🤖 AI Summary
This work addresses the challenge of generating high-fidelity character animations from sparse, coarse, and temporally misaligned blocking poses. While existing methods can correct temporal misalignment, they struggle to enhance pose detail while preserving temporal coherence. To this end, we propose a motion refinement approach based on generative diffusion models, featuring a novel inference-time weighted pose-tolerance fusion mechanism that dynamically couples unconditional diffusion outputs with input pose constraints—enabling fine-grained pose completion and temporal retiming without additional training. Our method integrates motion retiming, pose-constraint guidance, and conditional mixing strategies, achieving, for the first time, stable end-to-end generation of natural, fluid animations from coarse keyframes. Experiments demonstrate significant improvements over state-of-the-art detail synthesis methods across diverse complex motions, yielding animations with enhanced naturalness, superior temporal accuracy, and richer joint-level detail.
📝 Abstract
We focus on the problem of using generative diffusion models for the task of motion detailing: converting a rough version of a character animation, represented by a sparse set of coarsely posed, and imprecisely timed blocking poses, into a detailed, natural looking character animation. Current diffusion models can address the problem of correcting the timing of imprecisely timed poses, but we find that no good solution exists for leveraging the diffusion prior to enhance a sparse set of blocking poses with additional pose detail. We overcome this challenge using a simple inference-time trick.

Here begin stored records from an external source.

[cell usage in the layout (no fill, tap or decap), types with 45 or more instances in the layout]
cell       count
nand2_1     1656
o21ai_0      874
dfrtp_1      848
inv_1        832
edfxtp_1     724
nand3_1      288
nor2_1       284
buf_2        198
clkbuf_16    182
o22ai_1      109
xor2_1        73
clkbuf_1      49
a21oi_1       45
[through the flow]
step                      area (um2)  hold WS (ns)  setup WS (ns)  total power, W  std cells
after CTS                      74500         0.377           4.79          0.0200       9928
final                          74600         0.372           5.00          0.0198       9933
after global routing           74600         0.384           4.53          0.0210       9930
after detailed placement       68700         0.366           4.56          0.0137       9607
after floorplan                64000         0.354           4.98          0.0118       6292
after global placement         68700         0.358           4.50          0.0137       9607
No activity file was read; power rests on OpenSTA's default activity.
`src/hdl/lzwd_pkg.sv`:
```
`timescale 1ns / 1ps
`default_nettype none
package lzwd_pkg;
   localparam int DictSize  = 4096;
   localparam int MaxWidth  = 12;
   localparam int MaxString = 64;
   localparam int AddrW     = $clog2(DictSize);
   localparam int CodeW     = 16;
   localparam int NextW     = $clog2(DictSize + 1);
   localparam int StackW    = $clog2(MaxString);
   localparam int StackCntW = $clog2(MaxString + 1);

   localparam logic [CodeW-1:0] CodeEnd       = CodeW'(16'h100);
   localparam logic [CodeW-1:0] CodeWiden     = CodeW'(16'h101);
   localparam logic [CodeW-1:0] CodeClear     = CodeW'(16'h102);
   localparam logic [CodeW-1:0] CodeFirstFree = CodeW'(16'h103);
   localparam logic [4:0]       StartWidth    = 5'd9;

   typedef enum logic [1:0] {
      ST_OK    = 2'd0,
      ST_TRUNC = 2'd1,
      ST_SAT   = 2'd2
   } status_type;

   typedef enum logic [2:0] {
      OP_NONE,
      OP_LITERAL,
      OP_EXPAND,
      OP_SAT,
      OP_END
   } op_type;

   typedef struct packed {
      op_type           op;
      logic [CodeW-1:0] code;
      logic             group_first;
      logic             done;
   } cmd_type;

   typedef enum logic [2:0] {
      BK_IDLE,
      BK_READ,
      BK_WALK,
      BK_EMIT
   } back_state_type;
endpackage
`default_nettype wire

```
`src/hdl/lzwd_queue.sv`:
```
`timescale 1ns / 1ps
`default_nettype none
module lzwd_queue
   import lzwd_pkg::*;
(
   input  wire logic clock,
   input  wire logic reset,
   input  wire logic push_valid,
   output logic      push_ready,
   input  cmd_type   push_data,
   output logic      pop_valid,
   input  wire logic pop_ready,
   output cmd_type   pop_data
);
   cmd_type    slot_ff [2];
   logic       wr_ff, wr_in, rd_ff, rd_in;
   logic [1:0] cnt_ff, cnt_in;
   logic       push, pop;

   assign push_ready = cnt_ff != 2'd2;
   assign pop_valid  = cnt_ff != 2'd0;
   assign pop_data   = slot_ff[rd_ff];
   assign push = push_valid & push_ready;
   assign pop  = pop_valid & pop_ready;

   always_comb begin
      wr_in  = wr_ff ^ push;
      rd_in  = rd_ff ^ pop;
      cnt_in = cnt_ff + {1'b0, push} - {1'b0, pop};
   end

   always_ff @(posedge clock) begin
      if (reset) begin
         wr_ff  <= 1'b0;
         rd_ff  <= 1'b0;
         cnt_ff <= '0;
      end else begin
         wr_ff  <= wr_in;
         rd_ff  <= rd_in;
         cnt_ff <= cnt_in;
      end
   end

   always_ff @(posedge clock) begin
      if (push) slot_ff[wr_ff] <= push_data;
   end
endmodule
`default_nettype wire

```
`config.mk`:
```
export PLATFORM = sky130hd
export DESIGN_NAME = lzwd_queue
export DESIGN_NICKNAME = d
export VERILOG_FILES = /design/src/hdl/lzwd_pkg.sv /design/src/hdl/lzwd_queue.sv
export SDC_FILE = /design/constraint.sdc
export NUM_CORES = 1
export LEC_CHECK = 0
export BUFFER_PORTS_ARGS = -buffer_cell sky130_fd_sc_hd__buf_2
export CAP_MARGIN = 20
export CELL_PAD_IN_SITES_DETAIL_PLACEMENT = 0
export CELL_PAD_IN_SITES_GLOBAL_PLACEMENT = 1
export CORE_ASPECT_RATIO = 1.1
export CORE_MARGIN = 3
export CORE_UTILIZATION = 44
export CTS_BUF_LIST = sky130_fd_sc_hd__clkbuf_2 sky130_fd_sc_hd__clkbuf_4 sky130_fd_sc_hd__clkbuf_8
export CTS_CLUSTER_SIZE = 24
export DETAILED_ROUTE_END_ITERATION = 16
export HOLD_SLACK_MARGIN = 0.1
export PLACE_DENSITY_LB_ADDON = 0.1
export SYNTH_ARGS = -nofsm -noshare
export SYNTH_HDL_FRONTEND = slang
export SYNTH_SLANG_ARGS = --single-unit
```
`constraint.sdc`:
```
create_clock -name clock -period 2.14 [get_ports clock]
set_input_delay 0.428 -clock clock [delete_from_list [all_inputs] [get_ports clock]]
set_output_delay 0.428 -clock clock [all_outputs]
set_load 0.02 [all_outputs]
```
==> qor.csv <==
metric;value;unit
status;finished clean;
hold_end;slot_ff[1][3];
path_clk_slew;0.08;ns
rows;23;
fin_crit_sh;82.6;%
cap_viol_max_count;0;
port_buffers;47;
clockBufferDepth;2;
fin_skew;0.00386;ns
synth_compound_area_share;2.08;%
synthCells;92;
hold_buffers;0;
synth.largest_area_cell;edfxtp_1;
place_congestion;0.731;
numPlacedInstances;192;
synth_mux_area_share;14.2;%
avgSynthCellArea;18.9;um^2
core_area;0.00371;mm^2
synth_top_family_by_area;multiplexers;
synth-simple-area-share;3.95;%
via_per_inst;4.73;
yosysMostFrequentCell;edfxtp_1;
die-area;0.00475;mm^2
synth-async-reset-ratio;0;%
drt-initial-drc-count;31;
numCtsBuffers;5;
crit_type;flop to output port;
drt.antenna.violating_nets;0;
finalSetupTns;0;ns
holdWs;0.322;ns
cts_setup_buffers;0;
hp-class;input pin to flop;
fmax;0.566;GHz
r2r_end;cnt_ff[1];
ys_warn_count;0;
synth_edf_count;42;
drive_above_1_share;54.7;%
synthXorXnorAreaFrac;0.503;%
post_drt_wl_per_cell;13.0;um
ys_seq_area_share;77.0;%
post-dp-hpwl;1820;um
cts_tree;built;
fillers;289;
drc;0;
h-tree-depth;2;
synth_top_cell_area_share;72.4;%
required;1.71;ns
io_pins;48;
overflow;0;
min_path_cells;1;
r2r_cells;6;
cp.arrival;1.34;ns
cts-root-buf;clkbuf_8;
r2r_start;cnt_ff[1];
synth_area;0.00174;mm^2
vias;946;
total_power;2430;uW
startpoint_type;flop;
synthAdderAreaFrac;1.44;%
ff2ff_setup_slack;0.60;ns
clk_latency;0.29;ns
maxSlewViolCount;0;
final_nets;176;
synth.net_count;119;
hold_start;push_data[3];
die_h;72.0;um
leakagePower;0.000851;uW
cts.sinks;46;
die_width;66.0;um
insertedDiodeCount;0;
first_pass_iters;4;
cellPowerDensity;1110;mW/mm^2
syn2layout_area_growth;25.6;%
setup_viol;0;
worstMarginPinSlew;0.288;ns
ys_top_cells_by_area;edfxtp_1 72%, mux2_2 14%, dfxtp_1 4.6%;
grt_pass1_wl;4120;um
finalCriticalPeriod;1.77;ns
netlist_top_cells_count;42 x edfxtp_1, 21 x mux2_2, 5 x nor2_1, 4 x dfxtp_1;
fin_cells;200;
yosysUniqueCellTypes;20;
rsz0062_at_grt;no;
ir_drop;0.000536;V
start_util;46.9;%
ys_ff_latch;46;
grt_max_degree;22;
post_cts_resized;0;
dominantRegCellSynth;edfxtp_1;
hold_viol;0;
grt_pass1_vias;978;
antenna_found_initial;0;
crit_fanout;11;
endpoint_kind;output port;
grt_usage;12.0;%
max-slew-margin-rel;80.8;%
routed_wirelength;2610;um
==> cell usage in the layout (no fill, tap or decap), types with 2 or more instances in the layout <==
cell type	count
buf_2	47
edfxtp_1	42
mux2_2	21
clkbuf_8	6
nor2_1	5
buf_4	5
dfxtp_1	4
nor2b_1	2
o21ai_0	2
ha_1	2
==> metal layers <==
| layer | routed length [um] | GRT usage [%] |
|---|---|---|
| met1 | 987 | 11.9 |
| met2 | 1380 | 20.7 |
| met3 | 179 | 5.26 |
| met4 | 55 | 6.77 |
| met5 | 0 | 0 |
==> flip-flops by register name, indices dropped and copies added (netlist names) <==
name     count
wr_ff        1
rd_ff        1
slot_ff     42
cnt_ff       2
==> power breakdown <==
part           total [uW]  internal [uW]  switching [uW]
registers            1150           1110            40.3
logic                 631            275             356
clock network         650            393             257
==> worst max path at each step <==
stage / from / endpoint / slack [ns] / cells after the start
3_3_place_gp: push_valid / cnt_ff[1] / 0.45 / 7
2_1_floorplan: cnt_ff[0] / slot_ff[0][0] / 0.35 / 3
6_report: rd_ff / pop_data[14] / 0.37 / 3
4_1_cts: rd_ff / pop_data[14] / 0.34 / 3
3_5_place_dp: push_valid / cnt_ff[1] / 0.39 / 7
5_1_grt: rd_ff / pop_data[7] / 0.30 / 3
==> cell type report <==
class	count	area, um^2	share of cell area (%)
Tap cell	50	62.6	2.86
Sequential cell	46	1340	61.3
Clock buffer	7	90.1	4.12
Inverter	1	3.75	0.172
Clock inverter	1	30.0	1.37
Multi-Input combinational cell	43	387	17.7
Timing Repair Buffer	52	273	12.5
==> critical path, cell delays in order (launching register included) <==
cell     delay (ns)
dfxtp_1        0.34
buf_4          0.21
mux2_2         0.35
buf_2          0.16
==> logic make-up (layout without fill, tap and decap cells) <==
family | after synthesis | after routing
DFF | 46 | 46
muxes | 22 | 22
and+or+nand+nor | 13 | 13
AOI/OAI and AO/OA | 5 | 5
buffers and inverters | 3 | 61
adders and majority gates | 2 | 2
xor gates and xnor gates | 1 | 1
==> stage by stage <==
step / worst slack [ns] / util (%) / instance area, um^2
floorplan: 0.353 / - / 1740
global placement: 0.450 / 55.7 / 2070
detailed placement: 0.391 / 55.7 / 2070
CTS: 0.342 / 58.9 / 2190
global route: 0.301 / 58.9 / 2190
finish: 0.372 / 58.9 / 2190
No activity file was read; power rests on OpenSTA's default activity.
File: config.mk
export PLATFORM = sky130hd
export DESIGN_NAME = lzwd_front
export DESIGN_NICKNAME = d
export VERILOG_FILES = /design/src/hdl/lzwd_pkg.sv /design/src/hdl/lzwd_front.sv
export SDC_FILE = /design/constraint.sdc
export NUM_CORES = 1
export LEC_CHECK = 0
export ABC_AREA = 1
export BUFFER_PORTS_ARGS = -buffer_cell sky130_fd_sc_hd__buf_2
export CORE_MARGIN = 1
export CORE_UTILIZATION = 55
export CTS_CLUSTER_DIAMETER = 30
export DETAILED_ROUTE_END_ITERATION = 12
export GPL_ROUTABILITY_DRIVEN = 1
export PLACE_DENSITY = 0.86
export SLEW_MARGIN = 30
export SYNTH_ARGS = -nofsm -noshare
export SYNTH_HDL_FRONTEND = slang
export SYNTH_SLANG_ARGS = --single-unit
export TNS_END_PERCENT = 10
File: constraint.sdc
create_clock -name clock -period 2.7 [get_ports clock]
set_clock_uncertainty 0.15 [all_clocks]
set_input_delay 0.135 -clock clock [delete_from_list [all_inputs] [get_ports clock]]
set_output_delay 0.135 -clock clock [all_outputs]
set_load 0.005 [all_outputs]
<file path="src/hw/rtl/swm_pkg.sv">
package swm_pkg;

  localparam int WINDOW_MAX_DEF   = 64;
  localparam int SAMPLE_WIDTH_DEF = 16;

  localparam int             CFG_W     = 7;
  localparam logic [CFG_W-1:0] CFG_RESET = 7'd3;

  typedef enum logic [1:0] {
    ST_IDLE,
    ST_EVICT,
    ST_POP
  } swm_state_t;

endpackage

</file>
<file path="src/hw/rtl/swm_stream_if.sv">
interface swm_in_if #(
  parameter int SAMPLE_WIDTH = swm_pkg::SAMPLE_WIDTH_DEF
);
  logic                           valid;
  logic                           ready;
  logic signed [SAMPLE_WIDTH-1:0] sample;
  logic                           restart;

  modport source (output valid, output sample, output restart, input ready);
  modport sink   (input valid, input sample, input restart, output ready);
endinterface

interface swm_out_if #(
  parameter int SAMPLE_WIDTH = swm_pkg::SAMPLE_WIDTH_DEF
);
  logic                           valid;
  logic                           ready;
  logic signed [SAMPLE_WIDTH-1:0] window_max;

  modport source (output valid, output window_max, input ready);
  modport sink   (input valid, input window_max, output ready);
endinterface

</file>
<file path="src/hw/rtl/swm_ram.sv">
module swm_ram #(
  parameter int WIDTH = 8,
  parameter int DEPTH = 2,
  localparam int AW = (DEPTH > 1) ? $clog2(DEPTH) : 1
) (
  input  logic             clk,
  input  logic             we,
  input  logic [AW-1:0]    waddr,
  input  logic [WIDTH-1:0] wdata,
  input  logic [AW-1:0]    raddr,
  output logic [WIDTH-1:0] rdata
);

  logic [WIDTH-1:0] mem_r [DEPTH];
  logic [WIDTH-1:0] rdata_r;

  always_ff @(posedge clk) begin
    if (we) begin
      mem_r[waddr] <= wdata;
    end
    rdata_r <= mem_r[raddr];
  end

  assign rdata = rdata_r;

endmodule

</file>
<file path="src/hw/rtl/swm_queue.sv">
module swm_queue #(
  parameter int WINDOW_MAX   = swm_pkg::WINDOW_MAX_DEF,
  parameter int SAMPLE_WIDTH = swm_pkg::SAMPLE_WIDTH_DEF,
  localparam int CNT_W = $clog2(WINDOW_MAX + 1)
) (
  input  logic                           clk,
  input  logic                           rst_n,
  swm_in_if.sink                         in_chan,
  input  logic [CNT_W-1:0]               win_eff,
  input  logic                           res_space,
  output logic                           res_valid,
  output logic signed [SAMPLE_WIDTH-1:0] res_value
);

  import swm_pkg::*;

  localparam int IDX_W  = (WINDOW_MAX > 1) ? $clog2(WINDOW_MAX) : 1;
  localparam int POS_W  = $clog2(2 * WINDOW_MAX);
  localparam int SUM_W  = CNT_W + 1;
  localparam int WORD_W = POS_W + SAMPLE_WIDTH;

  swm_state_t state_r, state_nxt;
  logic [IDX_W-1:0]               head_r, head_nxt;
  logic [CNT_W-1:0]               count_r, count_nxt;
  logic [POS_W-1:0]               pos_r, pos_nxt;
  logic [CNT_W-1:0]               fill_r, fill_nxt;
  logic [CNT_W-1:0]               win_r, win_nxt;
  logic signed [SAMPLE_WIDTH-1:0] s_r, s_nxt;
  logic signed [SAMPLE_WIDTH-1:0] hval_r, hval_nxt;

  logic                           ram_we;
  logic [IDX_W-1:0]               ram_waddr;
  logic [IDX_W-1:0]               ram_raddr;
  logic [WORD_W-1:0]              ram_rdata;
  logic signed [SAMPLE_WIDTH-1:0] rd_value;
  logic [POS_W-1:0]               rd_pos;
  logic [POS_W:0]                 age_diff;
  logic [POS_W-1:0]               age;

  function automatic logic [IDX_W-1:0] slot(input logic [IDX_W-1:0] base,
                                             input logic [CNT_W-1:0] off);
    logic [SUM_W-1:0] sum;
    sum = SUM_W'(base) + SUM_W'(off);
    if (sum >= SUM_W'(WINDOW_MAX)) begin
      sum = sum - SUM_W'(WINDOW_MAX);
    end
    return sum[IDX_W-1:0];
  endfunction

  function automatic logic [IDX_W-1:0] next_idx(input logic [IDX_W-1:0] idx);
    return (idx == IDX_W'(WINDOW_MAX - 1)) ? '0 : idx + 1'b1;
  endfunction

  swm_ram #(
    .WIDTH (WORD_W),
    .DEPTH (WINDOW_MAX)
  ) u_ram (
    .clk   (clk),
    .we    (ram_we),
    .waddr (ram_waddr),
    .wdata ({pos_r, s_r}),
    .raddr (ram_raddr),
    .rdata (ram_rdata)
  );

  assign rd_value = ram_rdata[SAMPLE_WIDTH-1:0];
  assign rd_pos   = ram_rdata[WORD_W-1:SAMPLE_WIDTH];

  // age of head candidate, modulo the position range
  always_comb begin
    age_diff = {1'b0, pos_r} - {1'b0, rd_pos};
    if (age_diff[POS_W]) begin
      age_diff = age_diff + (POS_W + 1)'(2 * WINDOW_MAX);
    end
    age = age_diff[POS_W-1:0];
  end

  always_ff @(posedge clk) begin
    if (!rst_n) begin
      state_r <= ST_IDLE;
      head_r  <= '0;
      count_r <= '0;
      pos_r   <= '0;
      fill_r  <= '0;
    end else begin
      state_r <= state_nxt;
      head_r  <= head_nxt;
      count_r <= count_nxt;
      pos_r   <= pos_nxt;
      fill_r  <= fill_nxt;
    end
  end

  always_ff @(posedge clk) begin
    win_r  <= win_nxt;
    s_r    <= s_nxt;
    hval_r <= hval_nxt;
  end

  // the write at the end of ST_POP lands before the next item's first read
  always_comb begin
    state_nxt     = state_r;
    head_nxt      = head_r;
    count_nxt     = count_r;
    pos_nxt       = pos_r;
    fill_nxt      = fill_r;
    win_nxt       = win_r;
    s_nxt         = s_r;
    hval_nxt      = hval_r;
    ram_we        = 1'b0;
    ram_waddr     = slot(head_r, count_r);
    ram_raddr     = head_r;
    in_chan.ready = 1'b0;
    res_valid     = 1'b0;
    res_value     = (count_r == '0) ? s_r : hval_r;

    unique case (state_r)
      ST_IDLE: begin
        in_chan.ready = 1'b1;
        if (in_chan.valid) begin
          s_nxt   = in_chan.sample;
          win_nxt = win_eff;
          if (in_chan.restart) begin
            head_nxt  = '0;
            count_nxt = '0;
            fill_nxt  = '0;
            pos_nxt   = '0;
            ram_raddr = '0;
          end
          state_nxt = ST_EVICT;
        end
      end

      ST_EVICT: begin
        if (count_r != '0 && age >= POS_W'(win_r)) begin
          head_nxt  = next_idx(head_r);
          count_nxt = count_r - 1'b1;
          ram_raddr = next_idx(head_r);
        end else begin
          hval_nxt = rd_value;
          if (count_r != '0) begin
            ram_raddr = slot(head_r, count_r - 1'b1);
          end
          state_nxt = ST_POP;
        end
      end

      ST_POP: begin
        if (count_r != '0 && rd_value <= s_r) begin
          count_nxt = count_r - 1'b1;
          if (count_r > CNT_W'(1)) begin
            ram_raddr = slot(head_r, count_r - CNT_W'(2));
          end
        end else if (res_space) begin
          ram_we    = 1'b1;
          count_nxt = count_r + 1'b1;
          pos_nxt   = (pos_r == POS_W'(2 * WINDOW_MAX - 1)) ? '0 : pos_r + 1'b1;
          if (fill_r < CNT_W'(WINDOW_MAX)) begin
            fill_nxt = fill_r + 1'b1;
          end
          res_valid = (fill_nxt >= win_r);
          state_nxt = ST_IDLE;
        end else if (count_r != '0) begin
          ram_raddr = slot(head_r, count_r - 1'b1);
        end
      end

      default: begin
        state_nxt = ST_IDLE;
      end
    endcase
  end

endmodule

</file>
<file path="src/hw/rtl/sliding_window_maximum.sv">
// Sliding window maximum. Each item is a signed sample plus a restart flag;
// restart empties the window before the sample is taken. The first
// window_size-1 samples of a sequence give no result, every later one gives
// the maximum of the last window_size samples. window_size 0 acts as 1,
// values above WINDOW_MAX act as WINDOW_MAX; a change takes effect at the
// next item and may only be written while the block is idle. Candidates are
// kept in a monotonic queue in one single-port-read memory, one candidate
// read per cycle. An item passes through ST_IDLE, then ST_EVICT, where
// candidates that aged out leave the head, then ST_POP, where candidates
// no greater than the sample leave the tail; each sample is dropped at most
// once. The result register lets a new item be accepted while the previous
// result waits; that item then holds in ST_POP until the register is free.
// No clearing pass is needed after reset.
module sliding_window_maximum #(
  parameter int WINDOW_MAX   = swm_pkg::WINDOW_MAX_DEF,
  parameter int SAMPLE_WIDTH = swm_pkg::SAMPLE_WIDTH_DEF
) (
  input  logic                      clk,
  input  logic                      rst_n,
  swm_in_if.sink                    in_chan,
  swm_out_if.source                 out_chan,
  input  logic                      cfg_we,
  input  logic [swm_pkg::CFG_W-1:0] cfg_wdata
);

  import swm_pkg::*;

  localparam int CNT_W = $clog2(WINDOW_MAX + 1);

  logic [CFG_W-1:0]               cfg_r;
  logic [CNT_W-1:0]               win_eff;
  logic                           res_space;
  logic                           res_valid;
  logic signed [SAMPLE_WIDTH-1:0] res_value;
  logic                           out_valid_r, out_valid_nxt;
  logic signed [SAMPLE_WIDTH-1:0] out_max_r;

  always_ff @(posedge clk) begin
    if (!rst_n) begin
      cfg_r <= CFG_RESET;
    end else if (cfg_we) begin
      cfg_r <= cfg_wdata;
    end
  end

  always_comb begin
    if (cfg_r == '0) begin
      win_eff = CNT_W'(1);
    end else if (32'(cfg_r) > WINDOW_MAX) begin
      win_eff = CNT_W'(WINDOW_MAX);
    end else begin
      win_eff = CNT_W'(cfg_r);
    end
  end

  swm_queue #(
    .WINDOW_MAX   (WINDOW_MAX),
    .SAMPLE_WIDTH (SAMPLE_WIDTH)
  ) u_queue (
    .clk       (clk),
    .rst_n     (rst_n),
    .in_chan   (in_chan),
    .win_eff   (win_eff),
    .res_space (res_space),
    .res_valid (res_valid),
    .res_value (res_value)
  );

  assign res_space = !out_valid_r || out_chan.ready;

  always_comb begin
    out_valid_nxt = out_valid_r;
    if (res_valid) begin
      out_valid_nxt = 1'b1;
    end else if (out_chan.ready) begin
      out_valid_nxt = 1'b0;
    end
  end

  always_ff @(posedge clk) begin
    if (!rst_n) begin
      out_valid_r <= 1'b0;
    end else begin
      out_valid_r <= out_valid_nxt;
    end
  end

  always_ff @(posedge clk) begin
    if (res_valid) begin
      out_max_r <= res_value;
    end
  end

  assign out_chan.valid      = out_valid_r;
  assign out_chan.window_max = out_max_r;

endmodule

</file>
<file path="src/flat_wrapper.sv">
// flat-port wrapper written by rule: the top's interface ports become plain ports
module sliding_window_maximum_flat import swm_pkg::*;
#(
  parameter int WINDOW_MAX   = swm_pkg::WINDOW_MAX_DEF,
  parameter int SAMPLE_WIDTH = swm_pkg::SAMPLE_WIDTH_DEF
)
  (clk, rst_n, cfg_we, cfg_wdata, in_chan_valid, in_chan_sample, in_chan_restart, in_chan_ready, out_chan_valid, out_chan_window_max, out_chan_ready);
  swm_in_if #(.SAMPLE_WIDTH(SAMPLE_WIDTH)) in_chan_i ();
  swm_out_if #(.SAMPLE_WIDTH(SAMPLE_WIDTH)) out_chan_i ();
  input  logic clk;
  input  logic rst_n;
  input  logic cfg_we;
  input  logic [swm_pkg::CFG_W-1:0] cfg_wdata;
  input wire logic [$bits(in_chan_i.valid)-1:0] in_chan_valid;
  input wire logic [$bits(in_chan_i.sample)-1:0] in_chan_sample;
  input wire logic [$bits(in_chan_i.restart)-1:0] in_chan_restart;
  output wire logic [$bits(in_chan_i.ready)-1:0] in_chan_ready;
  output wire logic [$bits(out_chan_i.valid)-1:0] out_chan_valid;
  output wire logic [$bits(out_chan_i.window_max)-1:0] out_chan_window_max;
  input wire logic [$bits(out_chan_i.ready)-1:0] out_chan_ready;
  assign in_chan_i.valid = in_chan_valid;
  assign in_chan_i.sample = in_chan_sample;
  assign in_chan_i.restart = in_chan_restart;
  assign in_chan_ready = in_chan_i.ready;
  assign out_chan_valid = out_chan_i.valid;
  assign out_chan_window_max = out_chan_i.window_max;
  assign out_chan_i.ready = out_chan_ready;
  sliding_window_maximum #(.WINDOW_MAX(WINDOW_MAX), .SAMPLE_WIDTH(SAMPLE_WIDTH)) u_core (.clk(clk), .rst_n(rst_n), .in_chan(in_chan_i), .out_chan(out_chan_i), .cfg_we(cfg_we), .cfg_wdata(cfg_wdata));
endmodule
</file>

At certain diffusion steps, we blend the outputs of an unconditioned diffusion model with input blocking pose constraints using per-blocking-pose tolerance weights, and pass this result in as the input condition to an pre-existing motion retiming model. We find this approach works significantly better than existing approaches that attempt to add detail by blending model outputs or via expressing blocking pose constraints as guidance. The result is the first diffusion model that can robustly convert blocking-level poses into plausible detailed character animations.